* _REQUIREMENT_
Transcribe only the lines between the first line of the records and the line containing "3_5_place_dp | unit_done[2]", inclusive, exactly as written.

* _LISTED RECORDS_
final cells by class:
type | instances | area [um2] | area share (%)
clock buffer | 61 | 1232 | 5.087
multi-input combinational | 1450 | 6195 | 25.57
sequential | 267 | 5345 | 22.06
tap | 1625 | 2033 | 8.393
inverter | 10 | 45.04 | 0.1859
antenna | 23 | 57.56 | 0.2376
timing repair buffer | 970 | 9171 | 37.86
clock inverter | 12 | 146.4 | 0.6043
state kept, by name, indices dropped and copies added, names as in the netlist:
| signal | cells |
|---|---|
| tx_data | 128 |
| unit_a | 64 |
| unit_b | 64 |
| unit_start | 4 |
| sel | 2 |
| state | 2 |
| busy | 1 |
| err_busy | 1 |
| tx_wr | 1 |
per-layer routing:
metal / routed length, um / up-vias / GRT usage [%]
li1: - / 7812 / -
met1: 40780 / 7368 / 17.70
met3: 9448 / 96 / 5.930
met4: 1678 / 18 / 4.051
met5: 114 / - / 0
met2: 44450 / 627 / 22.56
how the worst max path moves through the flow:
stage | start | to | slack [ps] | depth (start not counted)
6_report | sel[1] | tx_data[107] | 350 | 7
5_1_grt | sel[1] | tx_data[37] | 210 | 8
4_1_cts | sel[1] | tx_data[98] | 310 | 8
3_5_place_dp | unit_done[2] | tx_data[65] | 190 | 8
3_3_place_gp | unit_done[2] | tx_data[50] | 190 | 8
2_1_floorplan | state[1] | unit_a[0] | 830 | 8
[src/rtl/muldiv_wb_unit.sv]
// Iterative unsigned multiply/divide unit: 32 shift-add or restoring-divide
// steps, then holds the result on the shared regfile write port until granted.
module muldiv_wb_unit #(
   parameter int WIDTH = 32,
   parameter int CNT_W = 5
) (
   input  logic             clk,
   input  logic             clrn,
   input  logic             start,
   input  logic [1:0]       op,
   input  logic [WIDTH-1:0] a,
   input  logic [WIDTH-1:0] b,
   input  logic [4:0]       dst,
   input  logic             flush,
   output logic             busy,
   output logic             wb_we,
   output logic [4:0]       wb_wn,
   output logic [WIDTH-1:0] wb_d,
   input  logic             wb_gnt
);

   typedef enum logic [1:0] {IDLE, RUN, WB} state_t;

   state_t             state, state_next;
   logic [CNT_W-1:0]   cnt;
   logic [1:0]         op_q;
   logic [4:0]         dst_q;
   logic [WIDTH-1:0]   opnd;
   logic [2*WIDTH-1:0] acc, acc_step;
   logic [WIDTH:0]     mul_sum, div_top, div_diff;
   logic               accept, last;

   assign accept = (state == IDLE) && start && !flush;
   assign last   = (state == RUN) && (cnt == CNT_W'(WIDTH - 1));

   // acc is the product register for MUL/MULHU and {remainder, quotient} for DIVU/REMU
   always_comb begin
      mul_sum  = {1'b0, acc[2*WIDTH-1:WIDTH]} + (acc[0] ? {1'b0, opnd} : '0);
      div_top  = acc[2*WIDTH-1:WIDTH-1];
      div_diff = div_top - {1'b0, opnd};
      if (!op_q[1])
         acc_step = {mul_sum, acc[WIDTH-1:1]};
      else if (!div_diff[WIDTH])
         acc_step = {div_diff[WIDTH-1:0], acc[WIDTH-2:0], 1'b1};
      else
         acc_step = {div_top[WIDTH-1:0], acc[WIDTH-2:0], 1'b0};
   end

   always_ff @(posedge clk or negedge clrn) begin
      if (!clrn)
         state <= IDLE;
      else
         state <= state_next;
   end

   always_comb begin
      state_next = state;
      case (state)
         IDLE: if (accept) state_next = RUN;
         RUN: begin
            if (flush)
               state_next = IDLE;
            else if (last)
               state_next = (dst_q != 5'd0) ? WB : IDLE;  // r0 writes are dropped
         end
         WB: if (flush || wb_gnt) state_next = IDLE;
         default: state_next = IDLE;
      endcase
   end

   always_ff @(posedge clk or negedge clrn) begin
      if (!clrn) begin
         cnt   <= '0;
         op_q  <= '0;
         dst_q <= '0;
         opnd  <= '0;
         acc   <= '0;
      end else if (accept) begin
         cnt   <= '0;
         op_q  <= op;
         dst_q <= dst;
         opnd  <= op[1] ? b : a;
         acc   <= {{WIDTH{1'b0}}, (op[1] ? a : b)};
      end else if (state == RUN && !flush) begin
         cnt   <= cnt + CNT_W'(1);
         acc   <= acc_step;
      end
   end

   assign busy  = (state != IDLE);
   assign wb_we = (state == WB);
   assign wb_wn = dst_q;
   assign wb_d  = op_q[0] ? acc[2*WIDTH-1:WIDTH] : acc[WIDTH-1:0];

endmodule

[config.mk]
export PLATFORM = sky130hd
export DESIGN_NAME = muldiv_wb_unit
export DESIGN_NICKNAME = d
export VERILOG_FILES = /design/src/rtl/muldiv_wb_unit.sv
export SDC_FILE = /design/constraint.sdc
export NUM_CORES = 1
export LEC_CHECK = 0
export CORE_MARGIN = 2
export CORE_UTILIZATION = 25
export CTS_CLUSTER_DIAMETER = 40
export DETAILED_ROUTE_END_ITERATION = 6
export GPL_ROUTABILITY_DRIVEN = 0
export MAX_ROUTING_LAYER = met4
export PLACE_DENSITY = 0.51
export SYNTH_ARGS = -nofsm -noshare
export SYNTH_HDL_FRONTEND = slang
export SYNTH_SLANG_ARGS = --single-unit
[constraint.sdc]
create_clock -name clk -period 4.4 [get_ports clk]
set_clock_uncertainty 0.05 [all_clocks]
set_input_delay 0.88 -clock clk [delete_from_list [all_inputs] [get_ports clk]]
set_output_delay 0.88 -clock clk [all_outputs]
set_load 0.005 [all_outputs]
Word-level counts from Yosys, hierarchy flattened. Cells that the tools add are included. Widths: inputs -> output; s select.

Bits in registers: 110. Output and inout port bits: 39. Logic and storage cells: 42. Bits of input ports: 76.

Reductions and logical operators: 11. Multiplexer cells: 16. Add/sub/neg operators: 3. Equal/unequal tests: 6.

Operators with widths (count): $mux 64 (4); $mux 32 (4); $add 32x32->33 (1); $sub 33x32->33 (1); $mux 2 (5); $mux 5 (2); $pmux 2 s3 (1); $add 5x1->5 const B (1); $eq 5x5->1 const B (1); $reduce_bool 5->1 (1); $logic_and 1x1->1 (4); $reduce_bool 2->1 (2); $ne 3x3->1 const B (1); $reduce_and 3->1 (1); $eq 2x1->1 const B (1); $eq 2x2->1 const B (1); $logic_not 2->1 (1); $ne 2x1->1 const B (1); $ne 2x2->1 const B (1); $logic_not 1->1 (1); $logic_or 1x1->1 (1).

Depth between registers and ports, before layout.
Depth in word-level cells: 5. Mapped depth: 14. Depth with buffers taken out: 13.

Worst setup path before layout. Ideal clock, no wire load.

Path kind: reg-to-reg. Start point: register acc[0]. End point: register acc[61]. Data required time: 4.224 ns. Setup slack: 1.099 ns. Data arrival time: 3.126 ns. Path buffers: 2. Stages on the path, launching flop included: 14. Setup time: 0.126 ns. Clock period less this slack: 3.301 ns. Cells stage by stage: dfrtp_1 clkbuf_1 and2_1 ha_1 clkbuf_1 and3_1 a221o_1 a2111o_1 o2111ai_1 a31oi_1 a21oi_1 o21bai_1 xor2_1 a221o_1.

Word-level cells in the longest chain between the ends: 5.

Ends and longest elaborated chain: start, declared (RTL line 29) `logic [2*WIDTH-1:0] acc, acc_step;`; start signal, assigned (RTL line 83) `acc <= {{WIDTH{1'b0}}, (op[1] ? a : b)};`; start signal, assigned (RTL line 86) `acc <= acc_step;`; $mux 32 (RTL line 38) `mul_sum = {1'b0, acc[2*WIDTH-1:WIDTH]} + (acc[0] ? {1'b0, opnd} : '0);`; $add 32x32->33 (RTL line 38); $mux 64 (RTL line 41) `if (!op_q[1])`; $mux 64 (RTL line 84) `end else if (state == RUN && !flush) begin`; $mux 64 (RTL line 78) `end else if (accept) begin`.

Every way passes these cells. The select of a mux whose other input is x is not followed. A chain may end at the register's enable or synchronous reset.

Final worst setup path. Ends and elaborated chain as after synthesis.

==> results_dict.tcl <==
set metrics [dict create \
    grt_pass1_vias 8619 \
    cts_buffers 9 \
    cts_setup_buffers 0 \
    slew_headroom_pct 39.0 \
    dieArea_um2 40200 \
    chipHeight_um 201 \
    detailedPlace.worstSlack_ns 0.526 \
    whs_ns 0.461 \
    peakVddDrop_uv 223 \
    wl_um 30900 \
    post_cts_resized 0 \
    syn-num-nets 1262 \
    fin_nets 1340 \
    wire_per_inst_um 18.1 \
    fp-row-count 71 \
    worst_slack_ns 0.454 \
    cp_cell_sequence "and2_1 -> ha_1 -> a21o_1 -> a221o_1 -> a2111o_1 -> o2111ai_1 -> a31oi_1 -> a21oi_1 -> o21bai_1 -> xor2_1 -> a221o_1" \
    grt-ovfl-total 0 \
    syn_to_final_growth_pct 20.4 \
    tns_ns 0 \
    clkTransAtPathRegs_ns 0.08 \
    total_power_mw 5.70 \
    hold_path.class "flip-flop to flip-flop" \
    first_pass_iters 5 \
    ys_ff_latch 110 \
    p_leak_nw 5.30 \
    finalCritPeriodShare_pct 89.7 \
    clkSinkCount 110 \
    postPlaceCellArea_um2 11300 \
    netlist_area_um2 9660 \
    grt_pass1_wl_um 48800 \
    cts_root_buf "clkbuf_16" \
    grt_max_degree 74 \
    final_area_um2 11600 \
    dieWidth_um 201 \
    clk_path_buf_depth 2 \
    cts_tree "done" \
    crit_path_top_delay_cell "dfrtp_1" \
    slowest_delay_ns 0.56 \
    htree_levels 3 \
    min_path_cells 1 \
    ant_nets 0 \
    status "finished clean" \
    async_reset_ff_share_pct 100 \
    route.vias.total 8722 \
    maxCapViolations 0 \
    worst_setup_path_start_kind "flip-flop" \
    hpwl_um 23400 \
    io-pin-count 115 \
    synth_edf_count 0 \
    tightest_slew_ns 0.914 \
    hold_buffers 0 \
    grt_usage_pct 15.6 \
    fin_crit_ns 3.95 \
    core_um2 37800 \
    antenna_cells 0 \
    cp-end-kind "flip-flop" \
    io_buffers 114 \
    setup_viol 0 \
    ys.flop_type "dfrtp_1" \
    layout-drive-gt1-share_pct 6.66 \
    crit_required_ns 4.61 \
    antenna_found_initial 0 \
    ff2ff_path_depth 11 \
    rsz0062_at_grt "false" \
    yosysUniqueCellTypes 65 \
    report.final.slew_viol_count 0 \
    crit_arrival_ns 4.16 \
    syn_area_per_cell_um2 8.64 \
    insertion_delay_ns 0.38 \
    initial_core_util_pct 25.5 \
    hold_viol 0 \
    fmax_ghz 0.253 \
    drcViolationCount 0 \
    fillers 4085 \
    via_per_inst 5.09 \
    ys_seq_area_share_pct 28.5 \
    path_class "flip-flop to flip-flop" \
    path_max_fanout 14 \
    drtIter0Drc 474 \
    powerDensity_nw_per_um2 490 \
    yosys_warnings 0 \
    postSynthCellCount 1118 \
    crit_top_cell "a221o_1" \
]
## logic make-up after synthesis
group	count (synthesis)	synth area share [%]
compound gates	310	21.5
simple gates	310	15.1
mux	154	16.4
buf+inv	113	4.64
flops	110	28.5
fa+ha+maj	68	8.97
xor+xnor	53	4.81
## layout by cell type, fill, tap and decap left out, types with 11 or more instances in the layout
master           Yosys  routed
mux2i_1            120     120
clkdlybuf4s50_1      0     112
nand2_1            109     109
dfrtp_1            110     109
a21oi_1             89      89
nor2_1              75      74
ha_1                66      66
o21ai_0             53      53
inv_1               48      48
and2_1              38      37
o221ai_1            36      36
a21o_1              34      34
mux2_2              33      33
xnor2_1             31      31
xor2_1              22      22
buf_4                2      19
nand3_1             17      17
a22oi_1             16      16
nor3_1              12      12
nor2b_1             11      11
nand2b_1            11      11
nand4_1             11      11
## sequential cells by signal, summed over array words and instances (netlist names)
signal  flops
wb_wn       5
state       2
acc        64
op_q        2
cnt         5
opnd       32
## synth_stat cells (3+ instances only)
cell type / n / area share (%)
nor2_1: 75 / 2.9
o21ai_0: 53 / 2.7
nand2_1: 109 / 4.2
a22o_1: 3 / 0.27
a41oi_1: 5 / 0.45
mux2_2: 33 / 3.8
a2111oi_0: 3 / 0.27
nor2b_1: 11 / 0.71
o21bai_1: 7 / 0.54
a21o_1: 34 / 2.6
and2_1: 38 / 2.5
mux2i_1: 120 / 12
buf_1: 7 / 0.27
a21oi_1: 89 / 4.6
a211oi_1: 6 / 0.47
inv_1: 48 / 1.9
o311ai_0: 3 / 0.27
o211ai_1: 9 / 0.70
dfrtp_1: 110 / 29
and3_1: 6 / 0.39
ha_1: 66 / 8.6
nor4_1: 3 / 0.19
a221o_1: 9 / 0.93
a31oi_1: 9 / 0.58
xor2_1: 22 / 2.0
clkbuf_1: 53 / 2.1
nand3_1: 17 / 0.88
o21a_1: 7 / 0.54
xnor2_1: 31 / 2.8
nor3_1: 12 / 0.62
o221ai_1: 36 / 3.3
nand2b_1: 11 / 0.71
or3_1: 5 / 0.32
nand4_1: 11 / 0.71
a22oi_1: 16 / 1.2
## through the flow
step                      instances  util, %
final                          1712     30.7
after global routing           1712     30.7
after CTS                      1712     30.7
after detailed placement       1696     29.9
after global placement         1696     29.9
after floorplan                1118        -
## power by group
group	internal, mW	switching [mW]
Clock	0.445	0.432
Combinational	1.47	1.62
Sequential	1.28	0.455
## worst max-delay path, delay by kind of cell (launching register included)
family                     cells  cell delay [ns]
xor gates and xnor gates       1             0.16
DFF                            1             0.56
and+or+nand+nor                1             0.23
adders and majority gates      1             0.35
AOI/OAI and AO/OA              8             2.48
## layer usage
metal  GRT usage (%)  vias to the layer above  wire length (um)
met1            20.4                     4250             14700
met2            25.5                      178             14700
li1                -                     4264                 -
met5               -                        -                 0
met3            1.61                       30               914
met4            4.63                        0               573
## final cells by class
type | count | area (um2) | area share (%)
Inverter | 48 | 180 | 1.55
Clock buffer | 9 | 225 | 1.94
Clock inverter | 7 | 72.6 | 0.624
Sequential cell | 110 | 2750 | 23.7
Tap cell | 511 | 639 | 5.50
Timing Repair Buffer | 132 | 1280 | 11.0
Multi-Input combinational cell | 895 | 6470 | 55.7
## worst paths after layout
kind,start,end,slack (ns)
setup / recovery,acc[0],acc[61],0.45
hold / removal,cnt[4],cnt[4],0.46
setup reg to reg,acc[0],acc[61],0.45
hold reg to reg,cnt[4],cnt[4],0.46
max in group asynchronous,clrn,acc[56],3.01
min in group asynchronous,clrn,acc[4],0.49
Power figures use the tool's default switching activity.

* _FINISHED EXERCISE_
final cells by class:
type | instances | area [um2] | area share (%)
clock buffer | 61 | 1232 | 5.087
multi-input combinational | 1450 | 6195 | 25.57
sequential | 267 | 5345 | 22.06
tap | 1625 | 2033 | 8.393
inverter | 10 | 45.04 | 0.1859
antenna | 23 | 57.56 | 0.2376
timing repair buffer | 970 | 9171 | 37.86
clock inverter | 12 | 146.4 | 0.6043
state kept, by name, indices dropped and copies added, names as in the netlist:
| signal | cells |
|---|---|
| tx_data | 128 |
| unit_a | 64 |
| unit_b | 64 |
| unit_start | 4 |
| sel | 2 |
| state | 2 |
| busy | 1 |
| err_busy | 1 |
| tx_wr | 1 |
per-layer routing:
metal / routed length, um / up-vias / GRT usage [%]
li1: - / 7812 / -
met1: 40780 / 7368 / 17.70
met3: 9448 / 96 / 5.930
met4: 1678 / 18 / 4.051
met5: 114 / - / 0
met2: 44450 / 627 / 22.56
how the worst max path moves through the flow:
stage | start | to | slack [ps] | depth (start not counted)
6_report | sel[1] | tx_data[107] | 350 | 7
5_1_grt | sel[1] | tx_data[37] | 210 | 8
4_1_cts | sel[1] | tx_data[98] | 310 | 8
3_5_place_dp | unit_done[2] | tx_data[65] | 190 | 8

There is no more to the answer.